* _The problem_
Every line with the string "metal" should be copied from the data.

* _Dataset records_
[src/rtl/ldx_pkg.sv]
package ldx_pkg;
  typedef enum logic [1:0] {
    OP_LI = 2'd0,
    OP_LB = 2'd1,
    OP_LH = 2'd2,
    OP_LW = 2'd3
  } ld_op_e;

  localparam logic [1:0] CC_ZERO = 2'b00;
  localparam logic [1:0] CC_NEG  = 2'b01;
  localparam logic [1:0] CC_POS  = 2'b10;
endpackage

[src/rtl/ldx_align.sv]
module ldx_align #(
  parameter int DATA_W = 32,
  parameter int ADDR_W = 2
) (
  input  logic [DATA_W-1:0] word,
  input  logic [ADDR_W-1:0] addr,
  output logic [7:0]        byte_sel,
  output logic [15:0]       half_sel
);
  localparam int LANES  = DATA_W / 8;
  localparam int HALVES = DATA_W / 16;

  logic [7:0]  lane [LANES];
  logic [15:0] half [HALVES];

  // lane 0 is the most significant byte (big-endian numbering)
  for (genvar g = 0; g < LANES; g++) begin : g_lane
    assign lane[g] = word[DATA_W-1-8*g -: 8];
  end
  for (genvar h = 0; h < HALVES; h++) begin : g_half
    assign half[h] = word[DATA_W-1-16*h -: 16];
  end

  assign byte_sel = lane[addr];
  assign half_sel = half[addr[ADDR_W-1:1]];
endmodule

[src/rtl/ldx_extend.sv]
module ldx_extend
  import ldx_pkg::*;
#(
  parameter int DATA_W = 32,
  parameter int IMM_W  = 20
) (
  input  ld_op_e            op,
  input  logic [IMM_W-1:0]  imm,
  input  logic [7:0]        byte_sel,
  input  logic [15:0]       half_sel,
  input  logic [DATA_W-1:0] word,
  output logic [DATA_W-1:0] result
);
  always_comb begin
    unique case (op)
      OP_LI:   result = {{(DATA_W-IMM_W){imm[IMM_W-1]}}, imm};
      OP_LB:   result = {{(DATA_W-8){1'b0}}, byte_sel};
      OP_LH:   result = {{(DATA_W-16){half_sel[15]}}, half_sel};
      default: result = word;
    endcase
  end
endmodule

[src/rtl/ldx_ccgen.sv]
module ldx_ccgen
  import ldx_pkg::*;
#(
  parameter int DATA_W = 32
) (
  input  ld_op_e            op,
  input  logic [DATA_W-1:0] result,
  output logic [1:0]        cc
);
  always_comb begin
    if (result == '0)           cc = CC_ZERO;
    else if (op == OP_LB)       cc = CC_POS;   // byte: nonzero only
    else if (result[DATA_W-1])  cc = CC_NEG;
    else                        cc = CC_POS;
  end
endmodule

[src/rtl/load_result_unit.sv]
module load_result_unit
  import ldx_pkg::*;
#(
  parameter int          DATA_W   = 32,
  parameter int          IMM_W    = 20,
  parameter int          ADDR_W   = 2,
  parameter int          VEC_W    = 8,
  parameter logic [7:0]  TRAP_LOC = 8'h40
) (
  input  logic              clk,
  input  logic              rst,
  input  logic              in_valid,
  input  logic [1:0]        op_class,
  input  logic [IMM_W-1:0]  imm_field,
  input  logic [DATA_W-1:0] mem_word,
  input  logic [ADDR_W-1:0] addr_lo,
  input  logic              indirect,
  output logic              wr_en,
  output logic [DATA_W-1:0] wr_data,
  output logic              cc_upd,
  output logic [1:0]        cc34,
  output logic              trap_req,
  output logic [VEC_W-1:0]  trap_vec,
  output logic              align_err
);
  ld_op_e            op;
  logic [7:0]        byte_sel;
  logic [15:0]       half_sel;
  logic [DATA_W-1:0] result;
  logic [1:0]        cc_next;
  logic              trap_c, mis_c, ok_c;
  ld_op_e            op_q;

  assign op = ld_op_e'(op_class);

  ldx_align #(.DATA_W(DATA_W), .ADDR_W(ADDR_W)) u_align (
    .word(mem_word), .addr(addr_lo), .byte_sel(byte_sel), .half_sel(half_sel)
  );

  ldx_extend #(.DATA_W(DATA_W), .IMM_W(IMM_W)) u_ext (
    .op(op), .imm(imm_field), .byte_sel(byte_sel), .half_sel(half_sel),
    .word(mem_word), .result(result)
  );

  ldx_ccgen #(.DATA_W(DATA_W)) u_cc (.op(op), .result(result), .cc(cc_next));

  assign trap_c = in_valid && (op == OP_LI) && indirect;
  assign mis_c  = in_valid && (op == OP_LH) && addr_lo[0];
  assign ok_c   = in_valid && !trap_c && !mis_c;

  always_ff @(posedge clk) begin
    if (rst) begin
      wr_en     <= 1'b0;
      wr_data   <= '0;
      cc_upd    <= 1'b0;
      cc34      <= CC_ZERO;
      trap_req  <= 1'b0;
      trap_vec  <= '0;
      align_err <= 1'b0;
      op_q      <= OP_LI;
    end else begin
      wr_en     <= ok_c;
      cc_upd    <= ok_c;
      trap_req  <= trap_c;
      trap_vec  <= trap_c ? VEC_W'(TRAP_LOC) : '0;
      align_err <= mis_c;
      op_q      <= op;
      if (ok_c) begin
        wr_data <= result;
        cc34    <= cc_next;
      end
    end
  end

  AST_NO_WE_WITH_TRAP: assert property (@(posedge clk) disable iff (rst)
    !(wr_en && trap_req));
  AST_CC_NEVER_11: assert property (@(posedge clk) disable iff (rst)
    cc34 != 2'b11);
  AST_TRAP_KEEPS_STATE: assert property (@(posedge clk) disable iff (rst)
    trap_req |-> (cc34 == $past(cc34)) && (wr_data == $past(wr_data)));
  AST_MISALIGN_KEEPS_CC: assert property (@(posedge clk) disable iff (rst)
    align_err |-> !wr_en && (cc34 == $past(cc34)));
  AST_BYTE_UPPER_ZERO: assert property (@(posedge clk) disable iff (rst)
    (wr_en && op_q == OP_LB) |-> (wr_data[DATA_W-1:8] == '0));
  AST_BYTE_NO_NEG: assert property (@(posedge clk) disable iff (rst)
    (cc_upd && op_q == OP_LB) |-> (cc34 != CC_NEG));
  AST_NEG_MEANS_SIGN: assert property (@(posedge clk) disable iff (rst)
    (cc_upd && cc34 == CC_NEG) |-> wr_data[DATA_W-1]);
  AST_TRAP_VECTOR: assert property (@(posedge clk) disable iff (rst)
    trap_req |-> (trap_vec == VEC_W'(TRAP_LOC)));
endmodule

[config.mk]
export PLATFORM = sky130hd
export DESIGN_NAME = load_result_unit
export DESIGN_NICKNAME = d
export VERILOG_FILES = /design/src/rtl/ldx_pkg.sv /design/src/rtl/ldx_align.sv /design/src/rtl/ldx_extend.sv /design/src/rtl/ldx_ccgen.sv /design/src/rtl/load_result_unit.sv
export SDC_FILE = /design/constraint.sdc
export NUM_CORES = 1
export LEC_CHECK = 0
export ABC_AREA = 1
export BUFFER_PORTS_ARGS = -buffer_cell sky130_fd_sc_hd__buf_4
export CAP_MARGIN = 25
export CORE_UTILIZATION = 31
export CTS_BUF_LIST = sky130_fd_sc_hd__clkbuf_4
export DETAILED_ROUTE_END_ITERATION = 8
export SKIP_LAST_GASP = 1
export SLEW_MARGIN = 20
export SYNTH_ARGS = -nofsm -noshare
export SYNTH_HDL_FRONTEND = slang
export SYNTH_SLANG_ARGS = --single-unit
[constraint.sdc]
create_clock -name clk -period 2.4 [get_ports clk]
set_clock_uncertainty 0.2 [all_clocks]
set_input_delay 0.36 -clock clk [delete_from_list [all_inputs] [get_ports clk]]
set_output_delay 0.36 -clock clk [all_outputs]
set_load 0.05 [all_outputs]
Yosys cells after proc, flatten, opt, wreduce, memory -nomap -nowiden

Index checks and enable logic that the tools add are counted.

Reductions and logical operators: 10
Equal/unequal tests: 2
Magnitude comparators: 2
Mux-type cells: 11
Bitwise logic cells: 2

Operator list:

| cell                                                      | count |
|---|---|
| one-hot mux 32 bit (3 select lines)                       | 1 |
| 2-to-1 mux 16 bit                                         | 3 |
| zero test 32 bit                                          | 1 |
| binary-select mux 8 bit (select 2 bit)                    | 1 |
| 2-to-1 mux 8 bit                                          | 2 |
| 2-to-1 mux 7 bit                                          | 1 |
| logical AND 1 bit                                         | 6 |
| 2-to-1 mux 2 bit                                          | 3 |
| greater-or-equal comparator 3 bit (second input constant) | 1 |
| inverter 2 -> 3 bit                                       | 1 |
| == test 2 x 1 -> 1 bit (second input constant)            | 1 |
| == test 2 bit (second input constant)                     | 1 |
| greater-or-equal comparator 2 bit (second input constant) | 1 |
| zero test 1 bit                                           | 2 |
| zero test 2 bit                                           | 1 |
| inverter 1 -> 2 bit                                       | 1 |

Bits in registers: 45
Bits of input ports: 60
Logic and storage cells: 33

Longest topological paths before layout

Gate-level depths: netlist (run 1).

Word-level depth: 8
Mapped depth: 14
Mapped depth without buffers: 12

By module

Synthesis (run 1) repeated with hierarchy kept, for this count alone.

Cells, all modules: 513
Area, all modules: 3040.4 um2

Modules (own cells, without submodules):

| module           | area each (um2) | sequential area each (um2) | instances | cells an instance |
|---|---|---|---|---|
| load_result_unit | 1687.9          | 740.7                      | 1         | 245 |
| ldx_extend       | 703.2           | 0.0                        | 1         | 124 |
| ldx_align        | 509.2           | 0.0                        | 1         | 110 |
| ldx_ccgen        | 140.1           | 0.0                        | 1         | 34 |

Least setup slack after synthesis (run 1)

No wires, ideal clock.

Path kind: input-to-reg
Start point: input port op_class[0]
End point: register cc34[1]
Required time: 2.083 ns
Slack: 0.676 ns
Stages on the path: 14
Arrival time: 1.407 ns
Cells stage by stage: buf_2 -> nand2_2 -> inv_2 -> buf_6 -> nand2_1 -> nand2_1 -> nor2_1 -> nand2_1 -> nor2_1 -> nand2_1 -> nor2_1 -> nand3_1 -> nand2_1 -> a21oi_1

Word-level cells in the longest chain between the ends: 6
Elaborated cells between the ends (all ways): 16
Those cells by class: eq/ne: 2; mux: 4; reduce/logical: 10

Ends and longest elaborated chain:

| element                                                                     | line                   | text |
|---|---|---|
| start, declared                                                             | load_result_unit.sv:13 | `input logic [1:0] op_class,` |
| branches (longest 6 deep; another with one-hot mux 32 bit (3 select lines)) | --                     |  |
| end signal, assigned                                                        | load_result_unit.sv:70 | `cc34 <= cc_next;` |
| end, declared                                                               | load_result_unit.sv:21 | `output logic [1:0] cc34,` |

Parallel ways; which one is timed is not known.
A chain may end at the register's enable or synchronous reset.

==> results of run 1 <==
[power groups by stage]
stage	Combinational (W)	Clock (W)	Sequential (W)
CTS	0.000622	0.000320	0.000689
global route	0.000675	0.000342	0.000695
floorplan	0.000238	0	0.000869
global placement	0.000619	0	0.000703
finish	0.000622	0.000311	0.000689
detailed placement	0.000619	0	0.000703
[logic make-up (layout without fill, tap and decap cells)]
group,Yosys count,count (layout),synth area share
simple gates,183,183,0.332
compound gates,83,83,0.199
buf+inv,57,142,0.129
flops,37,37,0.339
other cells,1,7,0.00171
[per-layer routing]
| metal | up-vias | wire, um | track usage |
|---|---|---|---|
| li1 | 1316 | - | - |
| met1 | 1128 | 3450 | 0.285 |
| met2 | 98 | 3440 | 0.335 |
| met3 | 10 | 479 | 0.0366 |
| met4 | 0 | 93 | 0.0591 |
| met5 | - | 0 | 0 |
[worst max-delay path, delay by kind of cell]
family	cells	cell delay (ns)
buf+inv	4	1.18
compound gates	2	0.27
[per-stage QoR]
step | instances | worst slack [ns] | utilization
floorplan | 367 | 0.676 | -
global placement | 541 | 0.284 | 0.434
detailed placement | 541 | 0.325 | 0.434
CTS | 548 | 0.652 | 0.442
global route | 548 | 0.481 | 0.442
finish | 548 | 0.659 | 0.442
[area by class of cell]
cell class | instances | share of cell area
Timing Repair Buffer | 106 | 0.266
Clock inverter | 1 | 0.00167
Multi-Input combinational cell | 273 | 0.396
Clock buffer | 5 | 0.0125
Tap cell | 96 | 0.0400
Inverter | 30 | 0.0375
Sequential cell | 37 | 0.247
[cell usage after synthesis (2+ instances only)]
library cell,count
nand3_1,18
nand2_1,116
a21oi_1,35
o21ai_0,42
nand2_2,4
nor2_1,42
a31oi_1,2
buf_4,9
dfxtp_1,37
a41oi_1,2
buf_6,3
inv_2,2
clkbuf_1,5
inv_1,28
buf_2,8
[registers in the layout (all words and copies together) (netlist names)]
register,cells
cc_upd,1
wr_data,32
trap_vec,1
align_err,1
cc34,2
[path summary, 6_finish.rpt]
path,cells past startpoint,start,to
hold / removal,3,in_valid,align_err
hold reg to reg,2,wr_data[29],wr_data[29]
setup / recovery,6,rst,wr_data[16]
setup reg to reg,2,wr_data[6],wr_data[6]
==> flow_summary.json, run 1 <==
{
  "run_status": "complete, no violations",
  "synth_largest_type_area_fraction": 0.339,
  "drt_iter0_markers": 142,
  "drc_violations_left": 0,
  "cts.reportedPaths.clkPinSlew_ns": 0.11,
  "cts-root-to-sink-buffers": 2,
  "num_vias": 2552,
  "grt_pass1_wl_um": 11800,
  "startpoint_type": "input pin",
  "postPlaceCellArea_um2": 2950,
  "ratio_of_cells_with_drive_above_1_in_the_final_layout": 0.263,
  "report.final.hold_viol_count": 0,
  "syn_to_final_growth_pct": 37.2,
  "setup_total_negative_slack_ns": 0,
  "timing.final.crit_share": 0.725,
  "timing.max_slew.rel_slack": 0.527,
  "power.share.combinational": 0.384,
  "synthesized_area_um2": 2190,
  "drv_cap": 0,
  "drt.antenna.violating_nets": 0,
  "total_nets_final": 513,
  "cellPowerDensity_nw_per_um2": 540,
  "max_clock_freq_mhz": 575,
  "p_leak_nw": 1.56,
  "sequential_cell_area_in_the_final_layout_um2": 741,
  "grt_max_degree": 52,
  "synth_sequential_area_ratio": 0.339,
  "grt_usage": 0.208,
  "floorplan.io_pins": 106,
  "core_region_area_um2": 6790,
  "worst_hold_path_type": "input pin to flop",
  "cts-root-buf": "clkbuf_4",
  "die-area_um2": 7400,
  "fp.dieH_um": 86.0,
  "path_class": "input pin to flop",
  "yosysUniqueCellTypes": 23,
  "floorplan.initialDensity": 0.322,
  "grt_antenna_before_repair": 0,
  "first_global_vias": 2392,
  "unrepaired_setup_endpoints_after_global_routing": "false",
  "async_sr_flop_fraction": 0,
  "crit_path_max_incr_delay_ns": 0.54,
  "cts-buffers-inserted": 5,
  "mostFrequentLayoutCell": "nand2_1",
  "ctsHtreeMaxLevel": 2,
  "net_switching_fraction_of_the_power": 0.402,
  "r2r_setup_slack_ns": 1.48,
  "report.final.setup_viol": 0,
  "route.detailed.wl_per_inst_um": 13.6,
  "internal_power_w": 0.000969,
  "postcts_setup_bufs": 0,
  "syn_area_per_cell_um2": 6.06,
  "end_kind": "flop",
  "synth-edff-count": 0,
  "dp_hpwl_um": 5820,
  "ys_dominant_reg_cell": "dfxtp_1",
  "cts_sinks": 37,
  "die_w_um": 86.0,
  "number_of_flip_flops_and_latches_in_the_synthesized_netlist": 37,
  "synth_top_cells_by_area": "dfxtp_1 34%, nand2_1 20%, o21ai_0 9.6%",
  "share_seq_of_total_power": 0.425,
  "multi_input_logic_area_um2": 1190,
  "critical_path_peak_fanout": 13,
  "detailedRoute.firstPassIterationCount": 4,
  "synth.yosys.warnings": 0,
  "clkLatencyLatePin_ns": 0.34,
  "total_congestion_overflow_after_global_routing": 0,
  "final.fill_count": 718,
  "worst_slew_pin_slew_ns": 0.709,
  "post-route-cell-area_um2": 3000,
  "fin_hold_ws_ns": 0.0597,
  "cts.hold.buffers_added": 1,
  "vdd_ir_drop_max_v": 0.000255,
  "io_buffer_count": 98,
  "netSwitchingPower_w": 0.000652,
  "synth_area_leader_cell": "dfxtp_1",
  "slowest_stage": "dlygate4sd3_1",
  "synth_cells": 361,
  "cts_tree": "done",
  "place.gp.congestion": 0.927,
  "route.final.wire_length_um": 7460,
  "endpoint_arrival_time_on_the_critical_path_ns": 1.81,
  "power_frac_clock": 0.192,
  "worstPathRequired_ns": 2.47,
  "period_minus_slack_ns": 1.74,
  "maxSlewViolCount": 0,
  "antenna-diode-count": 0,
  "critical-path-top-cell-by-count": "buf_4",
  "crit_path_cell_trace": "dlygate4sd3_1, buf_4, inv_1, buf_4, o21ai_0, a41oi_1",
  "average_vias_per_placed_instance": 4.66,
  "most-common-layout-cells": "116 x nand2_1, 105 x buf_4, 42 x nor2_1, 42 x o21ai_0, 37 x dfxtp_1",
  "power.total_w": 0.00162,
  "postCtsResizedCells": 0,
  "placementRows": 30
}
Note: power is estimated with default switching activity, not from simulation.
==> run 2: changes to the inputs <==
- clock period: 2.4 -> 1.44 ns (I/O delays scaled with it)
==> run 2 against run 1 <==
The run now ends with negative hold slack left. Via count increased by 11%. Total power increased by 95%. Utilization grew 9.5 points. Highest routed layer unchanged.
==> flow_summary.json, run 2 (synthesized netlist as in run 1, its figures left out) <==
{
  "preCtsSetupSlack_ns": -0.487,
  "drt.antenna.violating_nets": 0,
  "cellPowerDensity_nw_per_um2": 865,
  "hold_start": "imm_field[16]",
  "report.final.hold_viol_count": 1,
  "critical_path_peak_fanout": 6,
  "fin_hold_ws_ns": -0.0156,
  "unrepaired_setup_endpoints_after_global_routing": "true",
  "route.final.wire_length_um": 7820,
  "worstPathRequired_ns": 1.50,
  "run_status": "finished with violations",
  "cts_tree": "done",
  "worst_hold_path.endpoint": "wr_data[16]",
  "share_seq_of_total_power": 0.365,
  "final_core_util": 0.537,
  "end_kind": "flop",
  "drt_iter0_markers": 160,
  "cts.reportedPaths.clkPinSlew_ns": 0.12,
  "num_vias": 2843,
  "total_nets_final": 574,
  "core_region_area_um2": 6790,
  "hold-path-cell-count": 3,
  "average_vias_per_placed_instance": 4.65,
  "mostFrequentLayoutCell": "buf_4",
  "die_w_um": 86.0,
  "vdd_ir_drop_max_v": 0.000426,
  "grt_pass1_wl_um": 12300,
  "cts-root-to-sink-buffers": 2,
  "cts-buffers-inserted": 5,
  "antenna-diode-count": 0,
  "worst-r2r-cell-count": 2,
  "total_congestion_overflow_after_global_routing": 0,
  "dp_hpwl_um": 6120,
  "ratio_of_cells_with_drive_above_1_in_the_final_layout": 0.373,
  "drv_cap": 0,
  "die-area_um2": 7400,
  "netSwitchingPower_w": 0.00116,
  "fp.dieH_um": 86.0,
  "violations": "negative hold slack",
  "grt_max_degree": 24,
  "timing.rr.end": "wr_data[15]",
  "fin_ws_ns": 0.0495,
  "report.final.setup_viol": 0,
  "cts.hold.buffers_added": 7,
  "max_clock_freq_mhz": 719,
  "p_leak_nw": 1.89,
  "ctsHtreeMaxLevel": 2,
  "placementRows": 30,
  "regToRegStartpoint": "wr_data[15]",
  "floorplan.initialDensity": 0.322,
  "maxSlewViolCount": 0,
  "route.detailed.wl_per_inst_um": 12.8,
  "clkLatencyLatePin_ns": 0.35,
  "power_frac_clock": 0.234,
  "startpoint_type": "input pin",
  "syn_to_final_growth_pct": 66.8,
  "largest_register_ffs": 32,
  "power.share.combinational": 0.401,
  "timing.final.crit_share": 0.966,
  "internal_power_w": 0.00199,
  "period_minus_slack_ns": 1.39,
  "grt_usage": 0.213,
  "largest_register": "wr_data",
  "drc_violations_left": 0,
  "cts-root-buf": "clkbuf_4",
  "floorplan.io_pins": 106,
  "net_switching_fraction_of_the_power": 0.369,
  "endpoint_arrival_time_on_the_critical_path_ns": 1.45,
  "cts_sinks": 37,
  "io_buffer_count": 98,
  "most-common-layout-cells": "152 x buf_4, 112 x nand2_1, 37 x dfxtp_1",
  "path_class": "input pin to flop",
  "reg.largest.list": "wr_data: 32 flops, cc34: 2 flops",
  "detailedRoute.firstPassIterationCount": 4,
  "place.gp.congestion": 0.883,
  "first_global_vias": 2637,
  "worst_hold_path_type": "input pin to flop",
  "grt_antenna_before_repair": 0,
  "r2r_setup_slack_ns": 0.56
}
[run 2: metal layers]
metal | GRT usage | share of wire
met1 | 0.272 | 0.44
met2 | 0.369 | 0.47
met3 | 0.0423 | 0.073
met4 | 0.0470 | 0.010
met5 | 0 | 0
[run 2: final cells by class]
| type | instances | area, um^2 |
|---|---|---|
| timing repair buffer | 166 | 1300 |
| fill | 700 | 3150 |
| clock buffer | 6 | 45.0 |
| inverter | 30 | 126 |
| multi-input combinational | 273 | 1270 |
| timing repair inverter | 1 | 7.51 |
| sequential | 37 | 741 |
| clock inverter | 2 | 33.8 |
| tap | 96 | 120 |
[run 2: power by group through the flow]
stage               registers [W]  clock network, W  logic (W)
global placement          0.00117                 0    0.00118
floorplan                 0.00145                 0   0.000428
CTS                       0.00115          0.000755    0.00120
global route              0.00116          0.000798    0.00136
finish                    0.00115          0.000739    0.00127
detailed placement        0.00117                 0    0.00118
[run 2: through the flow]
| step | cells | power, W | hold WS (ns) | setup TNS (ns) | cell area [um^2] |
|---|---|---|---|---|---|
| floorplan | 367 | 0.00188 | 0.0851 | -0.161 | 2270 |
| global placement | 588 | 0.00235 | 0.241 | -11.58 | 3340 |
| detailed placement | 588 | 0.00235 | 0.235 | -11.98 | 3340 |
| CTS | 603 | 0.00311 | -0.0195 | -0.0120 | 3500 |
| global route | 611 | 0.00332 | -0.00130 | -0.111 | 3650 |
| finish | 611 | 0.00316 | -0.0156 | 0 | 3650 |
[run 2: how the worst max path moves through the flow]
| stage | startpoint | endpoint |
|---|---|---|
| floorplan | op_class[0] | cc34[1] |
| global placement | op_class[1] | cc34[1] |
| detailed placement | op_class[1] | cc34[1] |
| CTS | op_class[1] | cc34[1] |
| global route | op_class[1] | cc34[1] |
| finish | addr_lo[1] | cc34[1] |
[run 2: critical path, stage by stage]
cell,delay (ns)
buf_4,0.13
clkinvlp_4,0.15
buf_4,0.17
nand2_1,0.04
o21ai_0,0.07
nand2_1,0.06
nand3_1,0.06
nor2_1,0.13
nand2_1,0.06
nor2_1,0.12
nand3_1,0.10
nand2_1,0.08
a21oi_1,0.05
[run 2: what timing repair did]
action,in CTS,in global routing
setup buffers,0,7
endpoints found under the setup margin,10,17
pin swaps,0,12
endpoints found under the hold margin,11,1
gates cloned,0,1
resized for setup,4,29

* _Completed exercise_
| metal | up-vias | wire, um | track usage |
[run 2: metal layers]
metal | GRT usage | share of wire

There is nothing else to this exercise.